Melanoma is a serious form of skin cancer often metastasizing to vital organs and other tissues and resulting in high morbidity and mortality. Melanoma is one of the most aggressive cancer types in humans. Melanoma accounts for only about 4% of skin cancers but for as many as 74% of all skin cancer deaths. The worldwide incidence of melanoma has increased over the past few decades, with more than 132,000 people diagnosed with the disease every year (World Health Organization). In the United States, nearly 9,500 individuals will die of melanoma in 2013 (Siegel et al., CA Cancer J. Clin., 2013, 63: 11-30). If melanoma is diagnosed early, it can be cured by surgical excision and this is what occurs in about 80% of the cases. However, metastatic melanoma is refractory to current therapies and has a poor prognosis with a median survival rate of 6 months.
The prognosis of melanoma is based on histopathological criteria described in the American Joint Committee on Cancer (AJCC) melanoma staging system. These include the Breslow index, mitotic rate, ulceration status and extent of lymph node involvement (Balch et al., J. Clin. Oncol., 2009, 27: 6199-6206). Despite this staging system, the clinical behavior of melanoma is often unpredictable (Nagore et al., Melanoma Res., 2005, 15: 169-177) because melanoma is a group of diseases with various biological subtypes (Lomas et al., Front Biosci., 2008, 13: 5071-5093). In addition, patients with melanoma metastatic to the skin show variable survival: some may survive a long time, whereas some die of disseminated disease within one year of removal of skin metastases (Hofmann-Wellenhof et al., J. Cutan. Pathol., 1996, 23: 199-204).
Studies based on melanoma gene expression profiling have been performed in order to improve the prognosis of the disease and to predict the response of patients to treatment (Hoek, Pigment Cell Res., 2007, 20: 466-484). First, a comparison of gene expression profiles of normal skin, nevi and primary and metastatic melanomas has identified 2602 signature genes that could be used to distinguish two metastatic patterns, which are already emergent in large melanoma primaries (Haqq et al., Proc. Natl. Acad. Sci. USA, 2005, 102: 6092-6097). Second, cDNA expression microarray in primary melanoma has revealed a signature of 254 genes characterizing patients at risk of developing distant metastases (Winnepenninckx et al., J. Natl. Cancer Inst., 2006, 98: 472-482). Third, high-throughput gene microarray in metastatic melanoma has determined a set of 80 probes (70 genes) associated with survival (Mandruzzato et al., J. Transl. Med., 2006, 4: 50). Finally, molecular profiling of lymph node metastases of stage III melanoma patients has disclosed 21 genes whose expression levels correlated with clinical outcome (John et al., Clin. Cancer, 2008, 14: 5173-5180). Thus, several new marker genes have shown promise, and large scale studies are now warranted to clinically validate them for the development of new prognostic tools, diagnostic approaches and biological-targeted therapies (Larson et al., Nat. Clin. Pract. Oncol., 2009, 6: 105-117).
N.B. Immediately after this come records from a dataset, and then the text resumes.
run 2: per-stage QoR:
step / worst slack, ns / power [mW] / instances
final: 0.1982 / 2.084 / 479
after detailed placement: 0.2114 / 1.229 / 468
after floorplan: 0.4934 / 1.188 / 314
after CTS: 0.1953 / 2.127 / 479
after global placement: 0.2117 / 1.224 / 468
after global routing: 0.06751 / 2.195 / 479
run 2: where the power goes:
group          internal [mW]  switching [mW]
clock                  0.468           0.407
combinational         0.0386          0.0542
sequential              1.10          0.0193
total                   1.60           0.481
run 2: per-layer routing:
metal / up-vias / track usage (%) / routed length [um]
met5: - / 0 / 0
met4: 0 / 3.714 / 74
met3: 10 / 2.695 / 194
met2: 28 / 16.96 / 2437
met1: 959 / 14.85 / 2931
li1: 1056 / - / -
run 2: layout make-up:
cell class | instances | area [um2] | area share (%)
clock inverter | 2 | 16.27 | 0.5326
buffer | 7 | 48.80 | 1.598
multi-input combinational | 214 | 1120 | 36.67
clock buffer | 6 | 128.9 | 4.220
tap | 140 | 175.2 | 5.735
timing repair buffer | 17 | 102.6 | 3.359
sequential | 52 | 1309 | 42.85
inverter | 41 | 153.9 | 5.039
File: src/rtl/div_pkg.sv
// div_pkg -- shared definitions for the iterative signed divider.
//   DIV_WIDTH   : default operand/result width
//   div_state_t : controller state encoding (2-bit binary)
//   iter_bits() : width of the iteration counter, clog2(w+1) so the
//                 counter can hold the value w itself
package div_pkg;

    localparam int DIV_WIDTH = 32;

    typedef enum logic [1:0] {
        IDLE = 2'd0,
        ITER = 2'd1,
        FIX  = 2'd2,
        DONE = 2'd3
    } div_state_t;

    function automatic int iter_bits(input int w);
        return $clog2(w + 1);
    endfunction

endpackage

File: src/rtl/div_step.sv
// div_step -- one radix-2 restoring division step, purely combinational.
//   r_in  : partial remainder (always < divisor, so WIDTH bits suffice)
//   q_in  : dividend bits still to be consumed / quotient bits produced
//   d     : divisor magnitude, WIDTH+1 bits
//   r_out : next partial remainder
//   q_out : next quotient/dividend register, new quotient bit in bit 0
// Kept separate so a radix-4 variant can chain two instances per cycle.
module div_step #(
    parameter int WIDTH = 32
) (
    input  logic [WIDTH-1:0] r_in,
    input  logic [WIDTH-1:0] q_in,
    input  logic [WIDTH:0]   d,
    output logic [WIDTH-1:0] r_out,
    output logic [WIDTH-1:0] q_out
);

    logic [WIDTH:0] r_sh;
    logic [WIDTH:0] trial;

    // {R,Q} << 1: the top dividend bit enters the remainder.
    assign r_sh  = {r_in, q_in[WIDTH-1]};
    // Since r_in < d, r_sh < 2d and the difference stays below d when
    // non-negative, so the top bit of trial is a reliable sign.
    assign trial = r_sh - d;

    always_comb begin
        r_out = r_sh[WIDTH-1:0];
        q_out = {q_in[WIDTH-2:0], 1'b0};
        if (!trial[WIDTH]) begin
            r_out = trial[WIDTH-1:0];
            q_out = {q_in[WIDTH-2:0], 1'b1};
        end
    end

endmodule
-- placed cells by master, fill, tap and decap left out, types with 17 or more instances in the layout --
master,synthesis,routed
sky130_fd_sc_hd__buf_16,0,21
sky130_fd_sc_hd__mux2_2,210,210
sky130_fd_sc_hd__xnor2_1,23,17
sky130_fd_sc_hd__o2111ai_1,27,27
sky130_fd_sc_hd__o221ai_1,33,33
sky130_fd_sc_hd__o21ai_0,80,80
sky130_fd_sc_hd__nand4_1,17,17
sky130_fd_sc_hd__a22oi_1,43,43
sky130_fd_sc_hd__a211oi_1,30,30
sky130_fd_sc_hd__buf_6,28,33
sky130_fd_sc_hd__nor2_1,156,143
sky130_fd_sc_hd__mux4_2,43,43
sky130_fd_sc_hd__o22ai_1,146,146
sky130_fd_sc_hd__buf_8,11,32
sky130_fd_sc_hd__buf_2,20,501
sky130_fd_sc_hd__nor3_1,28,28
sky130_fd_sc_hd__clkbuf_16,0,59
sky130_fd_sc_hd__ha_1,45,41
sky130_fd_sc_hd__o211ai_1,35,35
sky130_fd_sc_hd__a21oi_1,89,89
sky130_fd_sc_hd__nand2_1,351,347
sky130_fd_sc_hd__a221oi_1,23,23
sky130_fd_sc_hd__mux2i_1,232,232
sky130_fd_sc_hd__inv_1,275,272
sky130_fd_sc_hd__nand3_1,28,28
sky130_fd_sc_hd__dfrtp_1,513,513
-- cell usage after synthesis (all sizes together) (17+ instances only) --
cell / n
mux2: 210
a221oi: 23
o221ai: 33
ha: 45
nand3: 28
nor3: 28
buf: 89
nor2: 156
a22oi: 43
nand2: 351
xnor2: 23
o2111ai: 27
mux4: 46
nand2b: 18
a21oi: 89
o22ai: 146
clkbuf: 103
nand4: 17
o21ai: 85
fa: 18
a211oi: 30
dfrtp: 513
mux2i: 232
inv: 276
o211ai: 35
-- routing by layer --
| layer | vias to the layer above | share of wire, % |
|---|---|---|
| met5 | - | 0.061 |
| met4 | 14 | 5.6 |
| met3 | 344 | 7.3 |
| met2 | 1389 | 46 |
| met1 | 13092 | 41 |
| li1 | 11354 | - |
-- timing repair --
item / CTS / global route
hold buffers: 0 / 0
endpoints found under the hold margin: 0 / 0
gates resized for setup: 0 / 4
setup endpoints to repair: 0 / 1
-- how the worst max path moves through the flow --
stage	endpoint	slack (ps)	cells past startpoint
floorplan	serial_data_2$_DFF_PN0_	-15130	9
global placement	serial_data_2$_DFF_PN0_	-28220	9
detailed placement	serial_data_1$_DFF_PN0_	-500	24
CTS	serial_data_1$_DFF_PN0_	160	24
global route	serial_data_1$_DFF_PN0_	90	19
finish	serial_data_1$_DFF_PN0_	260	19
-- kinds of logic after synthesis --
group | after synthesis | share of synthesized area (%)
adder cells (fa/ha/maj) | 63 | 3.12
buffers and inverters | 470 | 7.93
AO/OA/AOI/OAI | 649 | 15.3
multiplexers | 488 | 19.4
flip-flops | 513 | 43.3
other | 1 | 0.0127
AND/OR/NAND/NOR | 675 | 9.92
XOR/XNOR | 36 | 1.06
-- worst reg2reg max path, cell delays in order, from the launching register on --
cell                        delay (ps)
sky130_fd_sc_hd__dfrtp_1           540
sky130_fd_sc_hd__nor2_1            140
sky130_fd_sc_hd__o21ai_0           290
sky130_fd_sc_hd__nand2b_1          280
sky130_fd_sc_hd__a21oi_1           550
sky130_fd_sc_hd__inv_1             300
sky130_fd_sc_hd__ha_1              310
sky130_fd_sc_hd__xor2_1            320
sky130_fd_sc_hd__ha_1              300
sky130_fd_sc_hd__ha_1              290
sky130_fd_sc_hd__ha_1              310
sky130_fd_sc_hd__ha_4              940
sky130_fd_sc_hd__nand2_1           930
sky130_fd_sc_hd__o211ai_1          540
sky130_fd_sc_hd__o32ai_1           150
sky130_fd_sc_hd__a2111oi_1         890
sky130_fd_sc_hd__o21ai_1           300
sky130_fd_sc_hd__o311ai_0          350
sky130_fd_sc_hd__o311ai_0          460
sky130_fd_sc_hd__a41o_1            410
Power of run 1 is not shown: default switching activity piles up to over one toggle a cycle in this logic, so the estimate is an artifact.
### src/rtl/sc_matrix_tx.sv
// sc_matrix_tx: serial refresher for a MAX7219-type 8x8 LED matrix driver.
// Sends five init words once, then the eight row words per frame.
module sc_matrix_tx #(
    parameter int DATAWIDTH_BUS = 8,
    parameter int CLKDIV = 4,
    parameter logic [3:0] INTENSITY = 4'hF
) (
    input  logic                     SC_MATRIX_TX_CLOCK_50,
    input  logic                     SC_MATRIX_TX_RESET,
    input  logic [DATAWIDTH_BUS-1:0] SC_MATRIX_TX_ROW0_IN,
    input  logic [DATAWIDTH_BUS-1:0] SC_MATRIX_TX_ROW1_IN,
    input  logic [DATAWIDTH_BUS-1:0] SC_MATRIX_TX_ROW2_IN,
    input  logic [DATAWIDTH_BUS-1:0] SC_MATRIX_TX_ROW3_IN,
    input  logic [DATAWIDTH_BUS-1:0] SC_MATRIX_TX_ROW4_IN,
    input  logic [DATAWIDTH_BUS-1:0] SC_MATRIX_TX_ROW5_IN,
    input  logic [DATAWIDTH_BUS-1:0] SC_MATRIX_TX_ROW6_IN,
    input  logic [DATAWIDTH_BUS-1:0] SC_MATRIX_TX_ROW7_IN,
    input  logic                     SC_MATRIX_TX_EN_IN,
    output logic                     SC_MATRIX_TX_DIN_OUT,
    output logic                     SC_MATRIX_TX_CLK_OUT,
    output logic                     SC_MATRIX_TX_LOAD_OUT,
    output logic                     SC_MATRIX_TX_BUSY_OUT,
    output logic                     SC_MATRIX_TX_FRAME_DONE_OUT
);
    typedef enum logic [2:0] {IDLE, LOAD_WORD, SHIFT_LOW, SHIFT_HIGH, LATCH, NEXT} state_t;
    state_t state, state_n;
    logic [3:0] idx, bit_cnt;
    logic [7:0] half_cnt;
    logic [15:0] sreg, word;
    logic init_done, half_end;
    logic [2:0] k;
    logic [7:0] rows [8];
    logic [7:0] snap [8];

    assign rows[0] = 8'(SC_MATRIX_TX_ROW0_IN);
    assign rows[1] = 8'(SC_MATRIX_TX_ROW1_IN);
    assign rows[2] = 8'(SC_MATRIX_TX_ROW2_IN);
    assign rows[3] = 8'(SC_MATRIX_TX_ROW3_IN);
    assign rows[4] = 8'(SC_MATRIX_TX_ROW4_IN);
    assign rows[5] = 8'(SC_MATRIX_TX_ROW5_IN);
    assign rows[6] = 8'(SC_MATRIX_TX_ROW6_IN);
    assign rows[7] = 8'(SC_MATRIX_TX_ROW7_IN);
    assign half_end = half_cnt == 8'(CLKDIV - 1);
    assign k = 3'(idx - 4'd5);

    // Word 5 is loaded in the same cycle the snapshot is taken, so it uses the live row.
    always_comb begin
        case (idx)
            4'd0: word = 16'h0900;
            4'd1: word = {8'h0A, 4'h0, INTENSITY};
            4'd2: word = 16'h0B07;
            4'd3: word = 16'h0C01;
            4'd4: word = 16'h0F00;
            default: word = {4'h0, idx - 4'd4, (idx == 4'd5) ? rows[0] : snap[k]};
        endcase
    end

    always_comb begin
        state_n = state;
        case (state)
            IDLE:       state_n = SC_MATRIX_TX_EN_IN ? LOAD_WORD : IDLE;
            LOAD_WORD:  state_n = SHIFT_LOW;
            SHIFT_LOW:  state_n = half_end ? SHIFT_HIGH : SHIFT_LOW;
            SHIFT_HIGH: state_n = !half_end ? SHIFT_HIGH : (bit_cnt == 4'd0 ? LATCH : SHIFT_LOW);
            LATCH:      state_n = half_end ? NEXT : LATCH;
            NEXT:       state_n = (idx != 4'd12 || SC_MATRIX_TX_EN_IN) ? LOAD_WORD : IDLE;
            default:    state_n = IDLE;
        endcase
    end

    always_ff @(posedge SC_MATRIX_TX_CLOCK_50) begin
        if (SC_MATRIX_TX_RESET) begin
            state <= IDLE;
            idx <= 4'd0;
            bit_cnt <= 4'd0;
            half_cnt <= 8'd0;
            sreg <= 16'd0;
            init_done <= 1'b0;
            snap <= '{default: 8'd0};
        end else begin
            state <= state_n;
            half_cnt <= (state_n == state && state != IDLE) ? half_cnt + 8'd1 : 8'd0;
            case (state)
                IDLE: idx <= init_done ? 4'd5 : 4'd0;
                LOAD_WORD: begin
                    sreg <= word;
                    bit_cnt <= 4'd15;
                    if (idx == 4'd5) snap <= rows;
                end
                SHIFT_HIGH: if (half_end && bit_cnt != 4'd0) begin
                    sreg <= sreg << 1;
                    bit_cnt <= bit_cnt - 4'd1;
                end
                NEXT: begin
                    idx <= (idx == 4'd12) ? 4'd5 : idx + 4'd1;
                    if (idx == 4'd12) init_done <= 1'b1;
                end
                default: ;
            endcase
        end
    end

    assign SC_MATRIX_TX_DIN_OUT = (state == LOAD_WORD) ? word[15] : sreg[15];
    assign SC_MATRIX_TX_CLK_OUT = state == SHIFT_HIGH;
    assign SC_MATRIX_TX_LOAD_OUT = !(state inside {LOAD_WORD, SHIFT_LOW, SHIFT_HIGH});
    assign SC_MATRIX_TX_BUSY_OUT = state != IDLE;
    assign SC_MATRIX_TX_FRAME_DONE_OUT = state == NEXT && idx == 4'd12;
endmodule

### config.mk
export PLATFORM = sky130hd
export DESIGN_NAME = sc_matrix_tx
export DESIGN_NICKNAME = d
export VERILOG_FILES = /design/src/rtl/sc_matrix_tx.sv
export SDC_FILE = /design/constraint.sdc
export NUM_CORES = 1
export LEC_CHECK = 0
export BUFFER_PORTS_ARGS = -buffer_cell sky130_fd_sc_hd__buf_2
export CORE_UTILIZATION = 33
export DETAILED_ROUTE_END_ITERATION = 8
export GPL_TIMING_DRIVEN = 0
export PLACE_DENSITY = 0.64
export REMOVE_ABC_BUFFERS = 1
export SYNTH_ARGS = -nofsm -noshare
export SYNTH_HDL_FRONTEND = slang
export SYNTH_SLANG_ARGS = --single-unit
### constraint.sdc
create_clock -name SC_MATRIX_TX_CLOCK_50 -period 2.7 [get_ports SC_MATRIX_TX_CLOCK_50]
set_clock_uncertainty 0.05 [all_clocks]
set_input_delay 0.27 -clock SC_MATRIX_TX_CLOCK_50 [delete_from_list [all_inputs] [get_ports SC_MATRIX_TX_CLOCK_50]]
set_output_delay 0.27 -clock SC_MATRIX_TX_CLOCK_50 [all_outputs]
set_load 0.05 [all_outputs]
Word-level counts from Yosys, hierarchy flattened
Index checks and enable logic that the tools add are counted.
Word-level totals
  logic and storage cells: 74
  output and inout port bits: 5
  bits in registers: 100
  input port bits: 67
Operators by class
  mux-type cells: 20
  add/subtract/negate cells: 5
  equality and inequality tests: 15
  $lt $le $gt $ge: 1
  bitwise gates (word level): 2
  reductions and logical operators: 17
Operators by type and width (count)
  $pmux W12 S5: 1
  $pmux W16 S2: 1
  $bmux W8 S3: 1
  $mux W8: 3
  $pmux W3 S6: 1
  $mux W16: 1
  $pmux W4 S2: 2
  $mux W3: 3
  $add A8 B1 Y8 const B: 1
  $eq A4 B2 Y1 const B: 2
  $eq A4 B3 Y1 const B: 2
  $eq A8 B2 Y1 const B: 1
  $logic_not A4 Y1: 2
  $mux W4: 2
  $eq A3 B2 Y1 const B: 2
  $eq A3 B3 Y1 const B: 2
  $reduce_and A2 Y1: 3
  $reduce_bool A3 Y1: 2
  $mux W1: 5
  $add A4 B1 Y4 const B: 1
  $eq A4 B1 Y1 const B: 1
  $eq A4 B4 Y1 const B: 1
  $ge A4 B4 Y1 const B: 1
  $ne A4 B4 Y1 const B: 1
  other kinds (15): 18

Depth between registers and ports, before layout
  word-level depth: 8
  gate-level depth with buffers: 11
  mapped depth without buffers: 7

Worst setup path before layout
Ideal clock, no wire load.
  path kind: register to register
  from: register idx[0]
  to: register sreg[4]
  stages on the path, launching flop included: 12
  arrival: 2657 ps
  library setup time: 134 ps
  required time: 2516 ps
  path slack: -140 ps
  buffers on the path: 4
  clock period less this slack: 2840 ps
  path through: dfxtp_1 buf_2 buf_2 inv_1 ha_1 clkbuf_1 clkbuf_1 mux4_2 mux2i_1 nor2_1 a21oi_1 o22ai_1
Between the ends
  cells in the longest elaborated chain, start to end: 8
  elaborated cells between the ends (all ways): 14
  those cells by class: add/sub: 1; eq/ne: 5; mux: 6; bitwise: 1; reduce/logical: 1
Ends and longest elaborated chain
  start, declared: line 27  | logic [3:0] idx, bit_cnt;
  start signal, assigned: line 84  | IDLE: idx <= init_done ? 4'd5 : 4'd0;
  start signal, assigned: line 95  | idx <= (idx == 4'd12) ? 4'd5 : idx + 4'd1;
  $sub A3 B3 Y3: line 44  | assign k = 3'(idx - 4'd5);
  $not A3 Y4 (not written as such): line 54  | default: word = {4'h0, idx - 4'd4, (idx == 4'd5) ? rows[0] : snap[k]};
  $bmux W8 S3: line 54
  $mux W8 (not written as such) (2 in series): line 54
  $mux W8: line 54
  $pmux W12 S5 (*): line 48  | case (idx)
  $pmux W16 S2 (*): line 83  | case (state)
  end signal, assigned: line 86  | sreg <= word;
  end signal, assigned: line 91  | sreg <= sreg << 1;
  end, declared: line 29  | logic [15:0] sreg, word;
Every way passes the cells marked *; elsewhere a longest branch is shown, timed or not. The select of a mux whose other input is x is not followed.
A chain may end at the register's enable or synchronous reset.

Final worst setup path
  from: register idx[0]
  to: register sreg[2]
The elaborated chain is that of the path after synthesis.

==> Implementation_results.wiki <==
{| class="wikitable"
! Metric !! Value
|-
| Overflow left after global routing || 0
|-
| Slew of the pin with the lowest slew margin || between 0.9 and 1 ns
|-
| Async set-or-reset flop fraction in the synthesized netlist || 0%
|-
| Number of hold violations in the final report || 0
|-
| Commonest cells after routing, fill and taps aside || sky130_fd_sc_hd__nand2_1 (153), sky130_fd_sc_hd__dfxtp_1 (99), sky130_fd_sc_hd__a21oi_1 (87), sky130_fd_sc_hd__buf_2 (70), sky130_fd_sc_hd__nor2_1 (30)
|-
| Yosys Warn Count || 0
|-
| Clock tree sinks || 100
|-
| Effective utilization at floorplan || roughly a third
|-
| Clock H-tree levels || 3
|-
| Total routed wirelength || approximately 11000 um
|-
| I/O pins || slightly above 70
|-
| Worst setup slack after layout || around 0.26 ns
|-
| GRT Overall Usage || around 15%
|-
| Most frequent standard cell in the layout excluding fill and tap cells || sky130_fd_sc_hd__nand2_1
|-
| Max frequency || 0.410 GHz
|-
| CTS max path bufs || 2
|-
| Worst Setup Slack post-DPL || -1.17 ns
|-
| Type of element launching the critical path || register
|-
| Instance count of the mapped netlist || around 560
|-
| Hold buffers post-CTS || 0
|-
| TritonCTS clock tree || done
|-
| Outcome || finished, final reports clean
|-
| Overall die area || ~15000 um2
|-
| Number of synthesized register bits || 100
|-
| Drt pass-1 iters || 4
|-
| Setup repair after global routing missed its margin || false
|-
| Count of nets left with antenna violations after detail routing || 0
|-
| Routability Congestion || about 0.77
|-
| Vias after detailed routing || about 4000
|-
| Number of buffers and inverters on the critical path || 1
|-
| Leakage power of the design || approximately 0.002 uW
|-
| Number of synthesized flops with an enable pin || 0
|-
| Final net count || 689
|-
| Antenna cell count || 0
|-
| Worst-case headroom to the max-slew limit || a little over a third
|-
| Die boundary height || about 120 um
|-
| # Max-Cap Violations || 0
|-
| Worst setup path class || reg -> reg
|-
| Number of DRC markers after the initial detailed-route iteration || approximately 250
|-
| Floorplan Core Area || roughly 14000 um2
|-
| Clock buffers created by TritonCTS || 9
|-
| Antenna violations before repair || 0
|-
| Fraction of the yosys area taken by sequential cells || about 43%
|-
| Arrival time at the worst endpoint || roughly 2.6 ns
|-
| Power per cell area || between 500 and 600 nW/um2
|-
| Syn Std Cell Area || ~4600 um2
|-
| Fin crit share || 90.4%
|-
| Cell row count || 43
|-
| Cell with the largest stage delay on the worst path || sky130_fd_sc_hd__dfxtp_4
|-
| Layout Area Growth over Synthesis || 19.8%
|-
| Crit path cell chain || inv_1 > ha_1 > o31ai_1 > nand2_1 > o21ai_0 > o21ai_0 > a2111oi_1
|-
| IR Drop Worst-Case VDD || 0.294 mV
|-
| Clk_lat worst skew || approximately 0.34 ns
|-
| Worst hold-check path type || in -> reg
|-
| Count of cell types in the netlist || 48
|-
| Routed wire length per instance || between 10 and 15 um
|-
| Number of design rule violations left after detail routing || 0
|-
| Required time of the worst setup path || about 2.9 ns
|-
| Clock root buffer || sky130_fd_sc_hd__clkbuf_16
|-
| CP top delay family || compound AO/OA/AOI/OAI gates
|-
| Post-layout min period || ~2.4 ns
|-
| Maximum number of pins on one net before global-route repair || 96
|-
| Cell repeated most along the worst path || sky130_fd_sc_hd__o21ai_0
|-
| Mean instance size in the synthesized netlist || approximately 8.3 um2
|-
| Ratio of cells with drive above 1 in the final layout || 20.1%
|-
| Die Width || between 100 and 150 um
|-
| Number of buffers inserted by port buffering || slightly above 70
|-
| Dpl cells || around 770
|-
| Critical Path Sink Type || register
|-
| First-pass GRT wire length || between 15000 and 20000 um
|-
| CP Max Fanout || 11
|-
| Post-DP HPWL || between 6000 and 7000 um
|-
| Final number of max-transition violations || 0
|-
| Total of endpoints with negative setup slack in the final report || 0
|-
| Crit-path max cell delay || about 0.50 ns
|-
| Post-detailed-route via-to-cell ratio || 5.04
|-
| Top FF cell, synth || sky130_fd_sc_hd__dfxtp_1
|-
| Non-filler cells in the finished layout || about 800
|-
| Vias in the first global route || about 3600
|-
| Clock slew at the register clock pins of the worst setup and hold paths || 0.06 ns
|}
==> worst paths after layout <==
kind,start,end,slack (ns),depth (start not counted)
worst max-delay path,idx[0],sreg[2],0.26,7
worst min-delay path,SC_MATRIX_TX_ROW6_IN[1],snap[9],0.12,3
worst max register to register,idx[0],sreg[2],0.26,7
worst min register to register,sreg[15],sreg[15],0.40,2
==> worst register-to-register path, delay by kind of cell (launching register included) <==
family                     cells  cell delay [ns]
DFF                            1             0.50
and+or+nand+nor                1             0.27
buffers and inverters          1             0.19
AOI/OAI and AO/OA              4             1.05
adders and majority gates      1             0.27
==> final cells by class <==
type	count	area [um2]
fillers	1369	8260
flip-flops and latches	100	2010
repair buffers	80	485
inverters	12	48.8
clock inverters	1	7.51
multi-input cells	409	2530
well taps	180	225
clock buffers	14	264
==> sequential cells by signal (all words and copies together), names as in the netlist <==
signal and count:
init_done 1, bit_cnt 4, idx 4, sreg 16, half_cnt 8, snap 64
state 3
==> what timing repair did <==
action | in CTS | in global routing
gates resized for setup | 6 | 4
gates cloned | 1 | 1
setup buffers | 0 | 7
pin swaps | 1 | 3
hold endpoints to repair | 0 | 0
setup endpoints to repair | 85 | 41
==> per-stage QoR <==
stage / cell area (um2) / total power (uW) / setup TNS [ns] / utilization [%] / hold WS, ns
floorplan: 4490 / 1730 / -18.93 / - / 0.289
global placement: 5070 / 1850 / -98.80 / 36.6 / 0.387
detailed placement: 5140 / 1860 / -35.20 / 37.2 / 0.393
CTS: 5470 / 3060 / -0.0325 / 39.5 / 0.104
global route: 5570 / 3180 / 0 / 40.3 / 0.112
finish: 5570 / 3050 / 0 / 40.3 / 0.116
==> cells in the mapped netlist, drive strengths merged (2+ instances only) <==
master,number,area (um2)
mux4,16,360
inv,12,45.0
xor2,7,61.3
or3,5,31.3
buf,5,37.5
dfxtp,100,2000
mux2i,5,50.1
nor4,3,33.8
xnor2,3,26.3
and3b,2,17.5
and3,8,50.1
o21ai,11,55.1
o21a,4,30.0
nor3b,2,15.0
a2111oi,2,20.0
nand3,10,50.1
nor2,31,119
o31ai,2,15.0
a311oi,5,43.8
nor2b,2,12.5
ha,10,125
clkbuf,33,124
a211oi,5,37.5
and2,3,18.8
a21oi,87,435
o211ai,3,22.5
a221oi,3,26.3
nand2,154,578
o22ai,6,37.5
nor3,4,20.0
==> routing by layer <==
| layer | GRT usage (%) | vias to the layer above | routed length, um |
|---|---|---|---|
| met5 | 0 | - | 0 |
| met4 | 5.71 | 0 | 172 |
| met3 | 2.55 | 15 | 441 |
| met2 | 24.1 | 89 | 5150 |
| met1 | 19.6 | 1867 | 4990 |
| li1 | - | 2042 | - |
==> cell families after synthesis <==
kind of cell | Yosys count | synth area share, %
buffers and inverters | 50 | 4.44
flip-flops | 100 | 43.1
AO/OA/AOI/OAI | 137 | 17.7
adder cells (fa/ha/maj) | 10 | 2.69
multiplexers | 22 | 9.07
AND/OR/NAND/NOR | 228 | 21.1
XOR/XNOR | 10 | 1.88
==> where the power goes <==
| group | leakage (uW) | total (uW) | internal (uW) | switching (uW) |
|---|---|---|---|---|
| clock | 0.000129 | 1190 | 672 | 519 |
| combinational | 0.00107 | 326 | 135 | 190 |
| sequential | 0.000808 | 1530 | 1500 | 34.3 |
| total | 0.00201 | 3050 | 2300 | 744 |
Note: power is estimated with default switching activity, not from simulation.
Such gene discovery platforms may help to identify new molecular markers in melanoma metastases, enabling one to redefine the prognosis at the time of tumor progression, especially in thin melanomas. They may also help to establish a prognosis in patients with unknown melanoma primaries (2-6% of all melanoma cases) (Schlagenhauff et al., Cancer, 1997, 80: 60-65). The identification of such markers in high-risk melanoma patients would be important for designing and interpreting clinical trials and could be of great benefit as one might also foresee the development of useful and effective adjuvant therapies.
Thus, even though progress has been made in the field, there still remains, in the art, an ongoing need for new strategies for the treatment and/or management of metastatic melanoma, and for the development of prognostic tools.